Comparative Analysis of Hs6st and Sulf1-mcherry Expression Patterns in Drosophila

Abstract

Heparan sulfate proteoglycans (HSPGs) are molecules that are comprised of a core protein modified with heparan sulfate (HS), a negatively charged linear polysaccharide, consisting of uronic acid and N-acetyl-glucosamine (GlcNAc) disaccharide repeats. Generally, these molecules are located on the cell surface and the extracellular matrix. HSPGs have been known to be associated with various biological processes such as growth factor signaling, neuronal development, and cell adhesion. HS chains possess heterogeneous structures, and their diverse patterns of sulfation can determine the binding specificity for certain proteins. 6-O-sulfation of GlcNAc (or GlcNSO3) is the key modification of HS, since it can be dynamically regulated; heparan sulfate 6-sulfotransferase (Hs6st) catalyzes the transfer of sulfate groups of GlcNAc (or GlcNSO3), while heparan sulfate 6-O endosulfatase (Sulf1) removes it. However, how 6-O-sulfation is regulated during animal development remains largely unknown.
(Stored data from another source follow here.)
## config.mk

```make
export PLATFORM = sky130hd
export DESIGN_NAME = vram_arbiter
export DESIGN_NICKNAME = d
export VERILOG_FILES = /design/src/rtl/vram_arbiter.sv
export SDC_FILE = /design/constraint.sdc
export NUM_CORES = 1
export LEC_CHECK = 0
export ABC_AREA = 0
export CAP_MARGIN = 20
export CORE_MARGIN = 8
export CORE_UTILIZATION = 48
export DETAILED_ROUTE_END_ITERATION = 6
export PLACE_DENSITY_LB_ADDON = 0.05
export REMOVE_ABC_BUFFERS = 1
export SLEW_MARGIN = 20
export SYNTH_ARGS = -nofsm -noshare
export SYNTH_HDL_FRONTEND = slang
export SYNTH_SLANG_ARGS = --single-unit
```

## constraint.sdc

```tcl
create_clock -name pixClk -period 2.35 [get_ports pixClk]
set_clock_uncertainty 0.15 [all_clocks]
set_input_delay 0.3525 -clock pixClk [delete_from_list [all_inputs] [get_ports pixClk]]
set_output_delay 0.3525 -clock pixClk [all_outputs]
set_load 0.01 [all_outputs]
```

## src/rtl/vram_arbiter.sv

```systemverilog
// vram_arbiter: slot scheduler for the single VRAM port.
// Video reads take a fixed slot in every 8-pixel cell while fetchEn is high.
// Snooped CPU writes wait in a small FIFO and are issued in the free slots.
// This block is the only driver of the VRAM strobes, address and data.
//
// Ports
//   pixClk, reset            pixel clock, synchronous active-high reset
//   seq, fetchEn             cell position (hCount[2:0]), fetch window
//   vidAddr, vidBufSel       video fetch address and displayed buffer
//   vidData, vidDataValid    fetched byte, one-cycle update pulse
//   wrReq/Addr/Data/BufSel   CPU write request (one cycle)
//   wrFull, wrOverflow       FIFO full, sticky dropped-request flag
//   vramAddr/DataOut/DataOE  VRAM address and write data bus
//   vramDataIn               VRAM read data
//   nvramOE/WE/CE0/CE1       active-low VRAM strobes
//
// state       | meaning
// ------------+----------------------------------------------
// S_IDLE      | bus parked, all strobes high
// S_RD1       | video read, OE low, first cycle
// S_RD2       | video read, OE low, data sampled at exit edge
// S_WR_SETUP  | write address/data driven, WE high
// S_WR_STROBE | WE low for one full cycle
// S_WR_HOLD   | address/data held, WE high; FIFO pops at exit

module vram_arbiter #(
   parameter int RD_SLOT    = 0,
   parameter int FIFO_DEPTH = 4
) (
   input  logic        pixClk,
   input  logic        reset,
   input  logic [2:0]  seq,
   input  logic        fetchEn,
   input  logic [14:0] vidAddr,
   input  logic        vidBufSel,
   output logic [7:0]  vidData,
   output logic        vidDataValid,
   input  logic        wrReq,
   input  logic [14:0] wrAddr,
   input  logic [7:0]  wrData,
   input  logic        wrBufSel,
   output logic        wrFull,
   output logic        wrOverflow,
   output logic [14:0] vramAddr,
   output logic [7:0]  vramDataOut,
   output logic        vramDataOE,
   input  logic [7:0]  vramDataIn,
   output logic        nvramOE,
   output logic        nvramWE,
   output logic        nvramCE0,
   output logic        nvramCE1
);

   localparam int              PW      = (FIFO_DEPTH > 1) ? $clog2(FIFO_DEPTH) : 1;
   localparam int              CW      = PW + 1;
   localparam logic [2:0]      SLOT    = 3'(RD_SLOT);
   localparam logic [CW-1:0]   DEPTH_C = CW'(FIFO_DEPTH);

   typedef enum logic [2:0] {
      S_IDLE, S_RD1, S_RD2, S_WR_SETUP, S_WR_STROBE, S_WR_HOLD
   } state_t;

   state_t        r_state;
   state_t        w_state_nxt;

   logic [23:0]   r_mem [FIFO_DEPTH];
   logic [PW-1:0] r_wr_ptr;
   logic [PW-1:0] r_rd_ptr;
   logic [CW-1:0] r_count;
   logic [CW-1:0] w_count_nxt;
   logic          w_push;
   logic          w_pop;
   logic [23:0]   w_head;

   logic [14:0]   r_rd_addr;
   logic          r_rd_sel;
   logic [14:0]   w_rd_addr;
   logic          w_rd_sel;
   logic [2:0]    w_slot_dist;
   logic          w_rd_go;
   logic          w_wr_blocked;

   logic          r_full;
   logic          r_ovf;
   logic [7:0]    r_vid_data;
   logic          r_vid_valid;
   logic [14:0]   r_addr;
   logic [7:0]    r_dout;
   logic          r_doe;
   logic          r_oe_n;
   logic          r_we_n;
   logic          r_ce0_n;
   logic          r_ce1_n;

   // Push is judged on the registered count, so a full FIFO drops the
   // request even when a pop happens in the same cycle.
   assign w_push = wrReq && (r_count != DEPTH_C);
   assign w_pop  = (r_state == S_WR_HOLD);
   assign w_head = r_mem[r_rd_ptr];

   // A write takes 4 cycles; starting it within two cycles before the read
   // slot would collide with the read launch, so those slots are refused.
   assign w_slot_dist  = SLOT - seq;
   assign w_rd_go      = fetchEn && (seq == SLOT);
   assign w_wr_blocked = fetchEn && (w_slot_dist <= 3'd2);

   always_comb begin
      w_state_nxt = r_state;
      case (r_state)
         S_IDLE: begin
            if (w_rd_go)
               w_state_nxt = S_RD1;
            else if ((r_count != '0) && !w_wr_blocked)
               w_state_nxt = S_WR_SETUP;
            else
               w_state_nxt = S_IDLE;
         end
         S_RD1:       w_state_nxt = S_RD2;
         S_RD2:       w_state_nxt = S_IDLE;
         S_WR_SETUP:  w_state_nxt = S_WR_STROBE;
         S_WR_STROBE: w_state_nxt = S_WR_HOLD;
         S_WR_HOLD:   w_state_nxt = w_rd_go ? S_RD1 : S_IDLE;
         default:     w_state_nxt = S_IDLE;
      endcase
   end

   always_comb begin
      w_count_nxt = r_count;
      if (w_push && !w_pop)
         w_count_nxt = r_count + CW'(1);
      else if (!w_push && w_pop)
         w_count_nxt = r_count - CW'(1);
   end

   // Entering RD1 the address comes straight from the timing generator;
   // in RD2 it comes from the copy captured on the way into RD1.
   assign w_rd_addr = (w_state_nxt == S_RD1) ? vidAddr   : r_rd_addr;
   assign w_rd_sel  = (w_state_nxt == S_RD1) ? vidBufSel : r_rd_sel;

   always_ff @(posedge pixClk) begin
      if (w_push)
         r_mem[r_wr_ptr] <= {wrBufSel, wrAddr, wrData};
   end

   always_ff @(posedge pixClk) begin
      if (reset) begin
         r_state     <= S_IDLE;
         r_wr_ptr    <= '0;
         r_rd_ptr    <= '0;
         r_count     <= '0;
         r_full      <= 1'b0;
         r_ovf       <= 1'b0;
         r_vid_data  <= 8'h00;
         r_vid_valid <= 1'b0;
         r_rd_addr   <= '0;
         r_rd_sel    <= 1'b0;
         r_addr      <= '0;
         r_dout      <= 8'h00;
         r_doe       <= 1'b0;
         r_oe_n      <= 1'b1;
         r_we_n      <= 1'b1;
         r_ce0_n     <= 1'b1;
         r_ce1_n     <= 1'b1;
      end else begin
         r_state <= w_state_nxt;
         if (w_push)
            r_wr_ptr <= r_wr_ptr + PW'(1);
         if (w_pop)
            r_rd_ptr <= r_rd_ptr + PW'(1);
         r_count <= w_count_nxt;
         r_full  <= (w_count_nxt == DEPTH_C);
         if (wrReq && !w_push)
            r_ovf <= 1'b1;

         r_vid_valid <= (r_state == S_RD2);
         if (r_state == S_RD2)
            r_vid_data <= vramDataIn;
         if (w_state_nxt == S_RD1) begin
            r_rd_addr <= vidAddr;
            r_rd_sel  <= vidBufSel;
         end

         // Strobes are registered from the next state so they change
         // cleanly on the edge that enters each state.
         case (w_state_nxt)
            S_RD1, S_RD2: begin
               r_addr  <= w_rd_addr;
               r_dout  <= 8'h00;
               r_doe   <= 1'b0;
               r_oe_n  <= 1'b0;
               r_we_n  <= 1'b1;
               r_ce0_n <= w_rd_sel;
               r_ce1_n <= ~w_rd_sel;
            end
            S_WR_SETUP, S_WR_STROBE, S_WR_HOLD: begin
               r_addr  <= w_head[22:8];
               r_dout  <= w_head[7:0];
               r_doe   <= 1'b1;
               r_oe_n  <= 1'b1;
               r_we_n  <= (w_state_nxt != S_WR_STROBE);
               r_ce0_n <= w_head[23];
               r_ce1_n <= ~w_head[23];
            end
            default: begin
               r_addr  <= '0;
               r_dout  <= 8'h00;
               r_doe   <= 1'b0;
               r_oe_n  <= 1'b1;
               r_we_n  <= 1'b1;
               r_ce0_n <= 1'b1;
               r_ce1_n <= 1'b1;
            end
         endcase
      end
   end

   assign vidData      = r_vid_data;
   assign vidDataValid = r_vid_valid;
   assign wrFull       = r_full;
   assign wrOverflow   = r_ovf;
   assign vramAddr     = r_addr;
   assign vramDataOut  = r_dout;
   assign vramDataOE   = r_doe;
   assign nvramOE      = r_oe_n;
   assign nvramWE      = r_we_n;
   assign nvramCE0     = r_ce0_n;
   assign nvramCE1     = r_ce1_n;

endmodule

```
In this poster, we will present expression analysis of these enzymes in the fruit fly Drosophila melanogaster. We generated a transgenic reporter fly for Sulf1 gene, and its expression pattern was compared with that of Hs6st gene using Hs6st-lacZ enhancer trapline. Our study will provide regulatory mechanisms of HS during the development of Drosophila as well as other multi-cellular organisms.